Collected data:
^^^^^^^^
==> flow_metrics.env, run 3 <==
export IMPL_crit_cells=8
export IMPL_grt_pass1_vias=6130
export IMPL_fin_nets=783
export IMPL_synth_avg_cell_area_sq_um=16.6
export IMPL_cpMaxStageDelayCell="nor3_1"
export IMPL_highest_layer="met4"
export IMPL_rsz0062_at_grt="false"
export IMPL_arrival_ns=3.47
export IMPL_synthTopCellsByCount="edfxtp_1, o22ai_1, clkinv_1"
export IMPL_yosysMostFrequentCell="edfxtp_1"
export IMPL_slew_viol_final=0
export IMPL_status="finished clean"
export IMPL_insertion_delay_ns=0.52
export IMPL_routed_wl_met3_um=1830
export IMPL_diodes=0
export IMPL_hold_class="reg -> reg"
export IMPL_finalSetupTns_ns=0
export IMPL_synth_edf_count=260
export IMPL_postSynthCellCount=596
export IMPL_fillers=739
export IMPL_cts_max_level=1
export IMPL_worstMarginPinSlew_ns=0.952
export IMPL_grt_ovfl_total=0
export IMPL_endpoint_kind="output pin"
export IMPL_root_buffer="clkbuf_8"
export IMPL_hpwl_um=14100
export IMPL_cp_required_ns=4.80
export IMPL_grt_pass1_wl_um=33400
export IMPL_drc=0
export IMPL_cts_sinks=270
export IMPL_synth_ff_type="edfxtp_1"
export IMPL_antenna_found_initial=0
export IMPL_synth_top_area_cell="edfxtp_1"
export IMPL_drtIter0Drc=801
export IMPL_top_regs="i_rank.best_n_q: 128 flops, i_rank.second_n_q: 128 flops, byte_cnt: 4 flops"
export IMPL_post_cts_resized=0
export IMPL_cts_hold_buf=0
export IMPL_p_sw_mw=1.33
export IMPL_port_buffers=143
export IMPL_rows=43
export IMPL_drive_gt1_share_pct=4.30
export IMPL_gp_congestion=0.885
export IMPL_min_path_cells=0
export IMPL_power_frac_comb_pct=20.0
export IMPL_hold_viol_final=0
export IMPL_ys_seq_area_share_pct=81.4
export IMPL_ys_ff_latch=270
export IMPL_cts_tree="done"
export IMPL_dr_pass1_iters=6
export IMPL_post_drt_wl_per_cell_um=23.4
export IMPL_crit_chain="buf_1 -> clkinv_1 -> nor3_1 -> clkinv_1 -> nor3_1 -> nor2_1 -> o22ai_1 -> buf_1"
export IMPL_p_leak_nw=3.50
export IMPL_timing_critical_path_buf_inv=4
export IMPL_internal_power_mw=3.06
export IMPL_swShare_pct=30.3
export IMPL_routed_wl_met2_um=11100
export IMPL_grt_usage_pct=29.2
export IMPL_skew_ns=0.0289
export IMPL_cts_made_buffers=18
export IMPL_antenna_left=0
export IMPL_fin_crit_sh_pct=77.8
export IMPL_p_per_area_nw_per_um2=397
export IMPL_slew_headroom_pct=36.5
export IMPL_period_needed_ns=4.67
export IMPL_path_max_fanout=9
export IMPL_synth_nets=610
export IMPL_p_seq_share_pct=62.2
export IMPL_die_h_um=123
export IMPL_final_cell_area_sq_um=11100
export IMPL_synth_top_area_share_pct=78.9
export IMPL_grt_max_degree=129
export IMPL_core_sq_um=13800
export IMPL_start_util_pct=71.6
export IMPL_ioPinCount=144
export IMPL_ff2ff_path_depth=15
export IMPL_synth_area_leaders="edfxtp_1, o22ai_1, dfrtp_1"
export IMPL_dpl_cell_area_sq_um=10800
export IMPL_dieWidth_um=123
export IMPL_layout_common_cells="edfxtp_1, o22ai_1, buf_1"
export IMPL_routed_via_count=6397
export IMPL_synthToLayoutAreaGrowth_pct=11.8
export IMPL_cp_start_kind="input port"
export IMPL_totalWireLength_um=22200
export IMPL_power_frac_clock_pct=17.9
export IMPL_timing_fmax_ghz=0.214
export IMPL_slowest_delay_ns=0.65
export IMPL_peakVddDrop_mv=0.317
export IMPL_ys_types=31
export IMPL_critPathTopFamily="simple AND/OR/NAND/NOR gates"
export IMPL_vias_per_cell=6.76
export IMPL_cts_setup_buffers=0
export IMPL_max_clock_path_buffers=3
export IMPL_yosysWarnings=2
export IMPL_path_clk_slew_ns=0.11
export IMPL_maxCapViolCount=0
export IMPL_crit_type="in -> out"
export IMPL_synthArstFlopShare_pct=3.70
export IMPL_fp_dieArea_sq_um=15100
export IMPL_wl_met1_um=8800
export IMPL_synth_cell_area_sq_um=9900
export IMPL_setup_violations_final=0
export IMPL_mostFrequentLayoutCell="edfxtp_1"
^^^^^^^^
What is needed is a full, exact copy of the records.

==> flow_metrics.env, run 3 <==
export IMPL_crit_cells=8
export IMPL_grt_pass1_vias=6130
export IMPL_fin_nets=783
export IMPL_synth_avg_cell_area_sq_um=16.6
export IMPL_cpMaxStageDelayCell="nor3_1"
export IMPL_highest_layer="met4"
export IMPL_rsz0062_at_grt="false"
export IMPL_arrival_ns=3.47
export IMPL_synthTopCellsByCount="edfxtp_1, o22ai_1, clkinv_1"
export IMPL_yosysMostFrequentCell="edfxtp_1"
export IMPL_slew_viol_final=0
export IMPL_status="finished clean"
export IMPL_insertion_delay_ns=0.52
export IMPL_routed_wl_met3_um=1830
export IMPL_diodes=0
export IMPL_hold_class="reg -> reg"
export IMPL_finalSetupTns_ns=0
export IMPL_synth_edf_count=260
export IMPL_postSynthCellCount=596
export IMPL_fillers=739
export IMPL_cts_max_level=1
export IMPL_worstMarginPinSlew_ns=0.952
export IMPL_grt_ovfl_total=0
export IMPL_endpoint_kind="output pin"
export IMPL_root_buffer="clkbuf_8"
export IMPL_hpwl_um=14100
export IMPL_cp_required_ns=4.80
export IMPL_grt_pass1_wl_um=33400
export IMPL_drc=0
export IMPL_cts_sinks=270
export IMPL_synth_ff_type="edfxtp_1"
export IMPL_antenna_found_initial=0
export IMPL_synth_top_area_cell="edfxtp_1"
export IMPL_drtIter0Drc=801
export IMPL_top_regs="i_rank.best_n_q: 128 flops, i_rank.second_n_q: 128 flops, byte_cnt: 4 flops"
export IMPL_post_cts_resized=0
export IMPL_cts_hold_buf=0
export IMPL_p_sw_mw=1.33
export IMPL_port_buffers=143
export IMPL_rows=43
export IMPL_drive_gt1_share_pct=4.30
export IMPL_gp_congestion=0.885
export IMPL_min_path_cells=0
export IMPL_power_frac_comb_pct=20.0
export IMPL_hold_viol_final=0
export IMPL_ys_seq_area_share_pct=81.4
export IMPL_ys_ff_latch=270
export IMPL_cts_tree="done"
export IMPL_dr_pass1_iters=6
export IMPL_post_drt_wl_per_cell_um=23.4
export IMPL_crit_chain="buf_1 -> clkinv_1 -> nor3_1 -> clkinv_1 -> nor3_1 -> nor2_1 -> o22ai_1 -> buf_1"
export IMPL_p_leak_nw=3.50
export IMPL_timing_critical_path_buf_inv=4
export IMPL_internal_power_mw=3.06
export IMPL_swShare_pct=30.3
export IMPL_routed_wl_met2_um=11100
export IMPL_grt_usage_pct=29.2
export IMPL_skew_ns=0.0289
export IMPL_cts_made_buffers=18
export IMPL_antenna_left=0
export IMPL_fin_crit_sh_pct=77.8
export IMPL_p_per_area_nw_per_um2=397
export IMPL_slew_headroom_pct=36.5
export IMPL_period_needed_ns=4.67
export IMPL_path_max_fanout=9
export IMPL_synth_nets=610
export IMPL_p_seq_share_pct=62.2
export IMPL_die_h_um=123
export IMPL_final_cell_area_sq_um=11100
export IMPL_synth_top_area_share_pct=78.9
export IMPL_grt_max_degree=129
export IMPL_core_sq_um=13800
export IMPL_start_util_pct=71.6
export IMPL_ioPinCount=144
export IMPL_ff2ff_path_depth=15
export IMPL_synth_area_leaders="edfxtp_1, o22ai_1, dfrtp_1"
export IMPL_dpl_cell_area_sq_um=10800
export IMPL_dieWidth_um=123
export IMPL_layout_common_cells="edfxtp_1, o22ai_1, buf_1"
export IMPL_routed_via_count=6397
export IMPL_synthToLayoutAreaGrowth_pct=11.8
export IMPL_cp_start_kind="input port"
export IMPL_totalWireLength_um=22200
export IMPL_power_frac_clock_pct=17.9
export IMPL_timing_fmax_ghz=0.214
export IMPL_slowest_delay_ns=0.65
export IMPL_peakVddDrop_mv=0.317
export IMPL_ys_types=31
export IMPL_critPathTopFamily="simple AND/OR/NAND/NOR gates"
export IMPL_vias_per_cell=6.76
export IMPL_cts_setup_buffers=0
export IMPL_max_clock_path_buffers=3
export IMPL_yosysWarnings=2
export IMPL_path_clk_slew_ns=0.11
export IMPL_maxCapViolCount=0
export IMPL_crit_type="in -> out"
export IMPL_synthArstFlopShare_pct=3.70
export IMPL_fp_dieArea_sq_um=15100
export IMPL_wl_met1_um=8800
export IMPL_synth_cell_area_sq_um=9900
export IMPL_setup_violations_final=0
export IMPL_mostFrequentLayoutCell="edfxtp_1"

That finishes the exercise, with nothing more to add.